La salida del Renault es impresionante, como siempre, marca de la casa. Supera a dos pilotos en menos de una vuelta y se coloca justo tras la estela de Ralf Schumacher, el hermanísimo, y los dos Ferrari, que intentan molestarse lo menos posible hasta que en la vuelta número tres, Massa cede el testigo a Michael para que vuele camino al triunfo. La ventaja sube a tres, cuatro, cinco segundos… cuando Alonso adelanta por fin a Ralf y se lanza a por los bólidos rojos. En la primera parada en boxes supera a Massa y ya es segundo, un excelente resultado después de lo vivido el fin de semana, que le dejaría al menos con vida para jugársela definitivamente en Brasil.

Sin embargo, pasan las vueltas y el Ferrari no consigue despegarse. La ventaja se mantiene entre los cuatro y los siete segundos y desde luego la carrera está abierta, tan abierta que ambos coches tienen que luchar al máximo, forzar la maquinaria hasta que Alonso ve un humo blanco delante de él que le ciega por un momento y piensa que ha tenido suerte de esquivar al doblado que ha roto el motor. Solo que el doblado sigue en pista y aún tardará un tiempo en darse cuenta de que quien no está es Michael Schumacher, el mismo que no había roto un motor en carrera desde 2000, seis años antes.

La euforia se desborda en Renault y todos cruzan los dedos para que las vueltas pasen y no haya disgustos. Con calma, Fernando, con calma. No hay que dejar que Massa se acerque pero tampoco nos vamos a dejar el coche en el intento. Así, entre la tensión acumulada, el final se acerca y cuando por fin el comisario baja la bandera de cuadros, todo son gritos y reivindicaciones. «Toma, toma, toma», grita Alonso mientras salta como un canguro en el podio y hace los pajaritos aún subido en el monoplaza. Ser campeón siempre es la leche, pero ser campeón ante el mito, en duelo directo, supera cualquier expectativa.

Schumacher, resignado, da el título por perdido en rueda de prensa. Ha llegado hasta ahí cuando a principios de temporada nadie daba un duro por él. Ha demostrado que en la parrilla había al menos dos campeones, como debe ser: el destronado y el que sigue adelante.
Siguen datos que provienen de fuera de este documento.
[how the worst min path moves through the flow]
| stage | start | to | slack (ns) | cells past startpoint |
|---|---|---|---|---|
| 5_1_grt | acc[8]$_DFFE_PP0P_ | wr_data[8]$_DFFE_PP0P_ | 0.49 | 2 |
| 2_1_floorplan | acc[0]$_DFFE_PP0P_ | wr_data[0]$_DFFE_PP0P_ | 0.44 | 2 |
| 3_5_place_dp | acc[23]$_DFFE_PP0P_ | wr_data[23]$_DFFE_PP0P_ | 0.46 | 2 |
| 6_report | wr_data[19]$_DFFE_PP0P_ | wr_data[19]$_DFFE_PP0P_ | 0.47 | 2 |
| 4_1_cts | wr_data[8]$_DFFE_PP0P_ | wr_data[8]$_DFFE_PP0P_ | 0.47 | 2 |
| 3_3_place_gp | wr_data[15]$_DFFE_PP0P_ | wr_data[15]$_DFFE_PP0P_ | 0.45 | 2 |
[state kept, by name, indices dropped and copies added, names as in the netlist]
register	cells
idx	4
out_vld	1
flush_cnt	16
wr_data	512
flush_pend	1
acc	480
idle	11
==> config.mk <==
export PLATFORM = sky130hd
export DESIGN_NAME = fir_tcdm_reader
export DESIGN_NICKNAME = d
export VERILOG_FILES = /design/src/rtl/fir_tcdm_reader_pkg.sv /design/src/rtl/fir_tcdm_reader_fifo.sv /design/src/rtl/fir_tcdm_reader.sv
export SDC_FILE = /design/constraint.sdc
export NUM_CORES = 1
export LEC_CHECK = 0
export BUFFER_PORTS_ARGS = -buffer_cell sky130_fd_sc_hd__buf_2
export CAP_MARGIN = 25
export CORE_AREA = 2 2 151 153
export CTS_CLUSTER_SIZE = 14
export DETAILED_ROUTE_END_ITERATION = 16
export DIE_AREA = 0 0 153 155
export GPL_TIMING_DRIVEN = 0
export PLACE_DENSITY = 0.8
export SLEW_MARGIN = 20
export SYNTH_ARGS = -nofsm -noshare
export SYNTH_HDL_FRONTEND = slang
export SYNTH_SLANG_ARGS = --single-unit
==> constraint.sdc <==
create_clock -name clk_i -period 3.5 [get_ports clk_i]
set_clock_uncertainty 0.05 [all_clocks]
set_input_delay 0.35 -clock clk_i [delete_from_list [all_inputs] [get_ports clk_i]]
set_output_delay 0.35 -clock clk_i [all_outputs]
set_load 0.02 [all_outputs]
==> src/rtl/fir_tcdm_reader_pkg.sv <==
`default_nettype none
// +-----------------------------------------------------------------------+
// | fir_package: shared types for the FIR TCDM stream reader               |
// | Rev 1.0                                                               |
// +-----------------------------------------------------------------------+
package fir_package;

  localparam int unsigned FIR_ADDR_W      = 32;
  localparam int unsigned FIR_LEN_W       = 16;
  localparam logic [3:0]  FIR_TCDM_BE_ALL = 4'hF;

  typedef enum logic [1:0] {
    IDLE  = 2'd0,
    REQ   = 2'd1,
    DRAIN = 2'd2
  } fir_tcdm_reader_state_e;

  typedef struct packed {
    logic [FIR_ADDR_W-1:0] base;
    logic [FIR_LEN_W-1:0]  len;
    logic [FIR_ADDR_W-1:0] stride;
  } fir_tcdm_reader_ctrl_t;

endpackage
`default_nettype wire

==> src/rtl/fir_tcdm_reader_fifo.sv <==
`default_nettype none
// +-----------------------------------------------------------------------+
// | fir_tcdm_reader_fifo: response buffer with occupancy count for credits |
// | Rev 1.0                                                               |
// +-----------------------------------------------------------------------+
module fir_tcdm_reader_fifo #(
  parameter int unsigned DATA_WIDTH = 32,
  parameter int unsigned DEPTH      = 4
) (
  input  logic                    clk_i,
  input  logic                    rst_ni,
  input  logic                    flush_i,
  input  logic                    push_i,
  input  logic [DATA_WIDTH-1:0]   push_data_i,
  input  logic                    pop_i,
  output logic [DATA_WIDTH-1:0]   pop_data_o,
  output logic                    full_o,
  output logic                    empty_o,
  output logic [$clog2(DEPTH):0]  count_o
);

  localparam int unsigned PTR_W = $clog2(DEPTH);
  localparam int unsigned CNT_W = PTR_W + 1;
  localparam logic [CNT_W-1:0] c_depth = CNT_W'(DEPTH);

  logic [DATA_WIDTH-1:0] r_mem [DEPTH];
  logic [PTR_W-1:0]      r_wr_ptr;
  logic [PTR_W-1:0]      r_rd_ptr;
  logic [CNT_W-1:0]      r_count;
  logic                  w_push;
  logic                  w_pop;

  assign empty_o    = (r_count == '0);
  assign full_o     = (r_count == c_depth);
  assign count_o    = r_count;
  assign pop_data_o = r_mem[r_rd_ptr];

  // A pop frees the slot a same-cycle push needs, so push at full is legal with pop.
  assign w_pop  = pop_i && !empty_o;
  assign w_push = push_i && !flush_i && (!full_o || w_pop);

  always_ff @(posedge clk_i or negedge rst_ni) begin
    if (!rst_ni) begin
      r_wr_ptr <= '0;
      r_rd_ptr <= '0;
      r_count  <= '0;
      r_mem    <= '{default: '0};
    end else if (flush_i) begin
      r_wr_ptr <= '0;
      r_rd_ptr <= '0;
      r_count  <= '0;
    end else begin
      if (w_push) begin
        r_mem[r_wr_ptr] <= push_data_i;
        r_wr_ptr        <= r_wr_ptr + PTR_W'(1);
      end
      if (w_pop) begin
        r_rd_ptr <= r_rd_ptr + PTR_W'(1);
      end
      r_count <= r_count + CNT_W'(w_push) - CNT_W'(w_pop);
    end
  end

endmodule
`default_nettype wire

==> src/rtl/fir_tcdm_reader.sv <==
`default_nettype none
// +-----------------------------------------------------------------------+
// | fir_tcdm_reader: strided TCDM read initiator feeding a valid/ready     |
// | stream. Rev 1.0                                                       |
// +-----------------------------------------------------------------------+
module fir_tcdm_reader
  import fir_package::*;
#(
  parameter int unsigned DATA_WIDTH = 32,
  parameter int unsigned ADDR_WIDTH = 32,
  parameter int unsigned LEN_WIDTH  = 16,
  parameter int unsigned FIFO_DEPTH = 4
) (
  input  logic                  clk_i,
  input  logic                  rst_ni,
  input  logic                  clear_i,
  input  logic                  start_i,
  input  logic [ADDR_WIDTH-1:0] base_addr_i,
  input  logic [LEN_WIDTH-1:0]  len_i,
  input  logic [ADDR_WIDTH-1:0] stride_i,
  output logic                  busy_o,
  output logic                  done_o,
  output logic                  tcdm_req_o,
  input  logic                  tcdm_gnt_i,
  output logic [ADDR_WIDTH-1:0] tcdm_add_o,
  output logic                  tcdm_wen_o,
  output logic [3:0]            tcdm_be_o,
  output logic [DATA_WIDTH-1:0] tcdm_data_o,
  input  logic [DATA_WIDTH-1:0] tcdm_r_data_i,
  input  logic                  tcdm_r_valid_i,
  output logic                  out_valid_o,
  output logic [DATA_WIDTH-1:0] out_data_o,
  input  logic                  out_ready_i
);

  localparam int unsigned CNT_W = $clog2(FIFO_DEPTH) + 1;
  localparam logic [CNT_W:0] c_depth = (CNT_W+1)'(FIFO_DEPTH);

  fir_tcdm_reader_state_e r_state;
  fir_tcdm_reader_state_e w_state_next;
  fir_tcdm_reader_ctrl_t  w_ctrl;

  logic [ADDR_WIDTH-1:0] r_addr;
  logic [ADDR_WIDTH-1:0] r_stride;
  logic [LEN_WIDTH-1:0]  r_remaining;
  logic [CNT_W-1:0]      r_outstanding;
  logic [CNT_W-1:0]      r_discard;
  logic                  r_zero_done;

  logic [CNT_W-1:0]      w_fifo_count;
  logic [CNT_W:0]        w_inflight;
  logic                  w_fifo_empty;
  logic                  w_fifo_full;
  logic                  w_credit;
  logic                  w_gnt;
  logic                  w_rsp;
  logic                  w_drop;
  logic                  w_pop;
  logic                  w_last;
  logic                  w_start;

  assign w_ctrl = '{base: base_addr_i, len: len_i, stride: stride_i};

  assign w_inflight = {1'b0, r_outstanding} + {1'b0, w_fifo_count};
  assign w_credit   = !w_fifo_full && (w_inflight < c_depth);

  assign tcdm_req_o  = (r_state == REQ) && w_credit && !clear_i;
  assign tcdm_add_o  = r_addr;
  assign tcdm_wen_o  = 1'b1;
  assign tcdm_be_o   = FIR_TCDM_BE_ALL;
  assign tcdm_data_o = '0;

  // Responses with nothing outstanding (e.g. after a reset) are ignored.
  assign w_gnt  = tcdm_req_o && tcdm_gnt_i;
  assign w_drop = tcdm_r_valid_i && (r_discard != '0);
  assign w_rsp  = tcdm_r_valid_i && (r_discard == '0) && (r_outstanding != '0);

  assign out_valid_o = !w_fifo_empty;
  assign w_pop       = out_valid_o && out_ready_i;
  assign w_last      = (r_state == DRAIN) && w_pop && (r_outstanding == '0)
                       && (w_fifo_count == CNT_W'(1));
  assign w_start     = (r_state == IDLE) && start_i && !clear_i && (r_discard == '0);

  assign busy_o = (r_state != IDLE);
  assign done_o = w_last || r_zero_done;

  always_comb begin
    w_state_next = r_state;
    if (clear_i) begin
      w_state_next = IDLE;
    end else begin
      case (r_state)
        IDLE:    if (w_start && (len_i != '0)) w_state_next = REQ;
        REQ:     if (w_gnt && (r_remaining == LEN_WIDTH'(1))) w_state_next = DRAIN;
        DRAIN:   if (w_last) w_state_next = IDLE;
        default: w_state_next = IDLE;
      endcase
    end
  end

  always_ff @(posedge clk_i or negedge rst_ni) begin
    if (!rst_ni) begin
      r_state       <= IDLE;
      r_addr        <= '0;
      r_stride      <= '0;
      r_remaining   <= '0;
      r_outstanding <= '0;
      r_discard     <= '0;
      r_zero_done   <= 1'b0;
    end else begin
      r_state     <= w_state_next;
      r_zero_done <= w_start && (len_i == '0);
      if (clear_i) begin
        // A response landing in the clear cycle is flushed here, so it is not owed to discard.
        r_outstanding <= '0;
        r_discard     <= r_discard - CNT_W'(w_drop) + r_outstanding - CNT_W'(w_rsp);
        r_remaining   <= '0;
      end else begin
        r_outstanding <= r_outstanding + CNT_W'(w_gnt) - CNT_W'(w_rsp);
        r_discard     <= r_discard - CNT_W'(w_drop);
        if (w_start) begin
          r_addr      <= w_ctrl.base;
          r_remaining <= w_ctrl.len;
          r_stride    <= w_ctrl.stride;
        end else if (w_gnt) begin
          r_addr      <= r_addr + r_stride;
          r_remaining <= r_remaining - LEN_WIDTH'(1);
        end
      end
    end
  end

  fir_tcdm_reader_fifo #(
    .DATA_WIDTH (DATA_WIDTH),
    .DEPTH      (FIFO_DEPTH)
  ) u_fifo (
    .clk_i       (clk_i),
    .rst_ni      (rst_ni),
    .flush_i     (clear_i),
    .push_i      (w_rsp),
    .push_data_i (tcdm_r_data_i),
    .pop_i       (w_pop),
    .pop_data_o  (out_data_o),
    .full_o      (w_fifo_full),
    .empty_o     (w_fifo_empty),
    .count_o     (w_fifo_count)
  );

endmodule
`default_nettype wire

==> summary.log <==
INFO  status         outcome=completed
INFO  global_route   grt_max_degree=83
INFO  clock_network  cts_num_sinks=224
INFO  worst_setup_path arrival=3.54ns
INFO  drt            detail_route.first_pass.iterations=5
INFO  cells_and_area drive_gt1_frac=0.232
INFO  clock_network  insertion_delay=0.52ns
INFO  power_and_ir_drop power_switching=0.00443W
INFO  sta            layout_min_cycle_time=3.20ns
INFO  power_and_ir_drop p_seq_frac=0.315
INFO  worst_setup_path critical-path-slowest-cell=dfrtp_1
INFO  place          io_buffers=186
INFO  sta            fin_worst_hold_slack=0.0225ns
INFO  hold_path      hp-start=base_addr_i[15]
INFO  sta            grt_setup_unrepaired=no
INFO  cells_and_area final_common_cell=dfrtp_1
INFO  worst_setup_path worstPathCellList=ha_1 > or3_1 > nor3_2 > and2_2 > inv_2 > clkbuf_8 > ha_1 > inv_1 > ha_1 > inv_1 > fa_1 > xnor2_1 > nor2_1
INFO  cells_and_area final_net_count=1,627
INFO  worst_setup_path path_buf_inv=4
INFO  logic_synthesis async_flop_share=1.00
INFO  power_and_ir_drop vdd_ir_drop_max=0.000676V
INFO  worst_setup_path timing.critical_path.max_delay_family=adder cells
INFO  die            chipWidth=153microns
INFO  clock_network  cts_made_buffers=25
INFO  flow_run       cap_viol_max_count=0
INFO  power_and_ir_drop power.static_leakage=7.92nW
INFO  logic_synthesis yosys.cell_types.count=65
INFO  worst_setup_path timing.critical_path.required=3.84ns
INFO  die            core_region_area=22,200squm
INFO  clock_network  htree_num_levels=1
INFO  sta            relSlewSlack=0.400
INFO  global_route   gr_overflow_total=0
INFO  logic_synthesis yosysSeqAreaShare=0.454
INFO  worst_setup_path timing.critical_path.to_type=flop
INFO  clock_network  cts.reportedPaths.clkPinSlew=0.06ns
INFO  global_route   globalRouteTotalUtil=0.272
INFO  place          gp_congestion=0.983
INFO  cells_and_area area_growth_syn_to_layout=23.2%
INFO  logic_synthesis netlist_area=12,300squm
INFO  logic_synthesis synth_top_cell_area_share=0.454
INFO  worst_setup_path criticalPathCategory=flop to flop
INFO  cells_and_area total_area_of_sequential_cells=5610squm
INFO  power_and_ir_drop post_route_total_power=0.0111W
INFO  power_and_ir_drop clockPowerShare=0.242
INFO  logic_synthesis synth_largest_area_cell=dfrtp_1
INFO  logic_synthesis syn_area_per_cell=10.7squm
INFO  clock_network  cts_tree=yes
INFO  logic_synthesis yosys_most_used_dff=dfrtp_1
INFO  die            io-pin-count=224
INFO  cells_and_area multi_input_area=6210squm
INFO  clock_network  clock_root_cell=clkbuf_16
INFO  drt            route.antenna.remaining_nets=0
INFO  worst_setup_path reg2reg_setup_slack=0.30ns
INFO  drt            via_per_inst=5.78
INFO  sta            final-hold-violation-count=0
INFO  logic_synthesis yosys-top-cells-area=dfrtp_1, mux2_1, mux4_2
INFO  die            core.rowCount=55
INFO  drt            routed-via-count=10,175
INFO  cells_and_area diodes=0
INFO  worst_setup_path rr_endpoint=r_outstanding[2]$_DFF_PN0_
INFO  sta            postLayoutSetupSlackWorst=0.301ns
INFO  sta            finalSetupTns=0ns
INFO  worst_setup_path worst_setup_path_start_kind=flop
INFO  worst_setup_path critical_path.max_stage_delay=0.45ns
INFO  die            die_height=155microns
INFO  cells_and_area fillerInstances=1,658
INFO  global_route   antenna_found_initial=0
INFO  sta            finalCritPeriodShare=0.914
INFO  cells_and_area layout_common_cells=dfrtp_1, buf_2, nand2_1
INFO  global_route   grt_pass1_wl=52,400microns
INFO  worst_setup_path max_fanout_on_critical_path=12
INFO  sta            report.final.slew_viol_count=0
INFO  place          detailed_place_hpwl=22,800microns
INFO  sta            report.final.setup_viol=0
INFO  logic_synthesis yosysWarnings=0
INFO  logic_synthesis synthCells=1,156
INFO  worst_setup_path worst_path_most_repeated_cell=ha_1
INFO  die            design.die.area=23,700squm
INFO  worst_setup_path worstRegToRegCells=13
INFO  drt            final_routed_wirelength_across_all_metal_layers=32,800microns
INFO  power_and_ir_drop cell_internal_pwr=0.00663W
INFO  power_and_ir_drop comb_power_share=0.443
INFO  power_and_ir_drop netSwitchingFraction=0.401
INFO  logic_synthesis postSynthRegisterBits=224
INFO  drt            wire_per_inst=18.6microns
INFO  drt            drc_errors=0
INFO  global_route   via_count_of_the_first_global_routing_pass=10,419
INFO  drt            initialDrtViolationCount=526
INFO  sta            worst_pin_slew=0.900ns
INFO  hold_path      worstHoldEndpoint=tcdm_add_o[15]$_DFFE_PN0P_
INFO  sta            max_freq=0.313GHz
INFO  worst_setup_path r2r-start=u_fifo.count_o[2]$_DFF_PN0_
INFO  clock_network  max-clock-path-buffers=3
INFO  die            starting_density_of_the_core=0.555
INFO  hold_path      min-delay-path-class=input pin to flop
INFO  logic_synthesis synth-edff-count=0
INFO  power_and_ir_drop power_per_cell_area=728nW/um^2
INFO  hold_path      whs_path_depth=2
INFO  place          place_ws=-0.341ns
-- kinds of logic (layout without fill, tap and decap cells) --
kind of cell | Yosys count | after routing | synth area share
fa+ha+maj | 52 | 52 | 0.0552
other cells | 2 | 37 | 0.000609
simple gates | 351 | 351 | 0.130
mux | 172 | 172 | 0.185
xor+xnor | 27 | 27 | 0.0192
compound gates | 205 | 205 | 0.103
buf+inv | 123 | 407 | 0.0530
flops | 224 | 224 | 0.454
-- Yosys cell counts (4+ instances only) --
cell      instances
a211oi_1          6
a21o_1           19
a21oi_1          66
a221o_1           4
a31oi_1          19
and2_1            5
and3_1            9
buf_1            10
buf_4            50
clkbuf_1         34
dfrtp_1         224
fa_1              4
ha_1             48
inv_1            25
mux2_1          120
mux2_2           10
mux2i_1          10
mux4_2           32
nand2_1         156
nand2_2           4
nand2b_1          6
nand3_1          25
nand4_1          12
nor2_1           76
nor2b_1           6
nor3_1           15
nor4_1           12
o21ai_0          40
o21ai_1          17
o22ai_1           4
or3_1             8
xnor2_1          17
xor2_1           10
-- power by group through the flow --
stage	clock network [W]	logic (W)	registers, W
floorplan	0	0.00339	0.00361
global placement	0	0.00463	0.00350
detailed placement	0	0.00478	0.00351
CTS	0.00271	0.00485	0.00347
global route	0.00281	0.00541	0.00354
finish	0.00268	0.00490	0.00349
-- how the worst max path moves through the flow --
stage / endpoint / start / depth (start not counted) / slack [ns]
5_1_grt: r_outstanding[2]$_DFF_PN0_ / u_fifo.count_o[2]$_DFF_PN0_ / 13 / 0.09
3_3_place_gp: r_stride[24]$_DFFE_PN0P_ / rst_ni / 1 / -1.79
2_1_floorplan: r_outstanding[2]$_DFF_PN0_ / r_outstanding[2]$_DFF_PN0_ / 14 / 0.06
3_5_place_dp: r_outstanding[2]$_DFF_PN0_ / u_fifo.count_o[2]$_DFF_PN0_ / 14 / -0.34
4_1_cts: r_outstanding[2]$_DFF_PN0_ / r_outstanding[1]$_DFF_PN0_ / 14 / 0.02
6_report: r_outstanding[2]$_DFF_PN0_ / u_fifo.count_o[2]$_DFF_PN0_ / 13 / 0.30
-- per-stage QoR --
stage | instance area (sq um) | util | cells
4_1_cts | 15200 | 0.683 | 1761
2_1_floorplan | 12500 | - | 1191
3_5_place_dp | 13800 | 0.622 | 1665
6_report | 15200 | 0.683 | 1760
3_3_place_gp | 13800 | 0.619 | 1662
5_1_grt | 15200 | 0.683 | 1760
-- flip-flops by register name (all words and copies together), names as in the netlist --
register and flops:
u_fifo.r_wr_ptr 2, r_zero_done 1, r_remaining 16, r_stride 32
tcdm_add_o 32, r_outstanding 3, u_fifo.r_rd_ptr 2, u_fifo.count_o 3
r_discard 3, u_fifo.r_mem 128, r_state 2
-- repair_timing --
item	in CTS	in global routing
setup endpoints to repair	2	1
hold buffers	50	0
hold endpoints to repair	112	0
buffers inserted	0	0
gates resized for setup	5	0
-- metal layers --
metal | track usage | vias to the layer above | part of all wire
met5 | 0 | - | 0
met4 | 0.108 | 0 | 0.034
met3 | 0.0393 | 97 | 0.061
met2 | 0.480 | 399 | 0.50
met1 | 0.340 | 5013 | 0.40
li1 | - | 4666 | -
-- cell type report --
class,instances,share of cell area
buffer,96,0.0370
clock buffer,36,0.0485
clock inverter,10,0.00725
inverter,26,0.00643
multi-input combinational,844,0.409
sequential,224,0.369
tap,285,0.0235
timing repair buffer,239,0.0993
Power figures use the tool's default switching activity.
Lo de 2005 había sido una pelea injusta, lo de 2006 ha sido un espectáculo que se confirmará en Brasil, con victoria de Felipe Massa ante su público y un segundo puesto de Alonso que confirmaría su bicampeonato.

Es un momento mágico para los dos, emocionante. Alonso elogia la trayectoria de Schumacher y el alemán no duda en señalarle como favorito para el año siguiente, en su nuevo McLaren. Sin embargo, a partir de ese momento, todo serán decepciones y tragedias. Un antes y un después. Alonso se cruzaría con Ron Dennis y un pujante Lewis Hamilton y aquello acabaría como el rosario de la aurora. Su vuelta a Renault le condenaría a dos años de barbecho hasta su llegada precisamente a Ferrari, ya sin Jean Todt, donde conseguiría dos subcampeonatos del mundo, el de 2012 especialmente doloroso, perdido en la última carrera ante el Red Bull de Sebastian Vettel. Ya cansado de las expectativas y los fracasos de Ferrari, decide después de cinco años volver a McLaren, donde, sinceramente, no se esperan grandes cosas.

Schumacher, por su parte, volvería a la Fórmula Uno en 2010, pasados los cuarenta. La elegida fue Mercedes, una escudería en progresión cuyo esplendor se vería cuatro años más tarde, con el título en el campeonato de pilotos y de marcas. En los tres años que pasaría allí, Schumacher solo conseguiría un podio en cincuenta y ocho carreras. Tras retirarse en 2013, sufriría un accidente absurdo esquiando que le tiene aún en recuperación tras varios meses en coma. Él, que se jugó su vida y la de los demás tantas veces a lo largo de más de veinte años, derrotado por la nieve. Queda, siempre, su leyenda. Desde aquel día, no ha habido ni una sola imagen de él. Puede que no la haya nunca.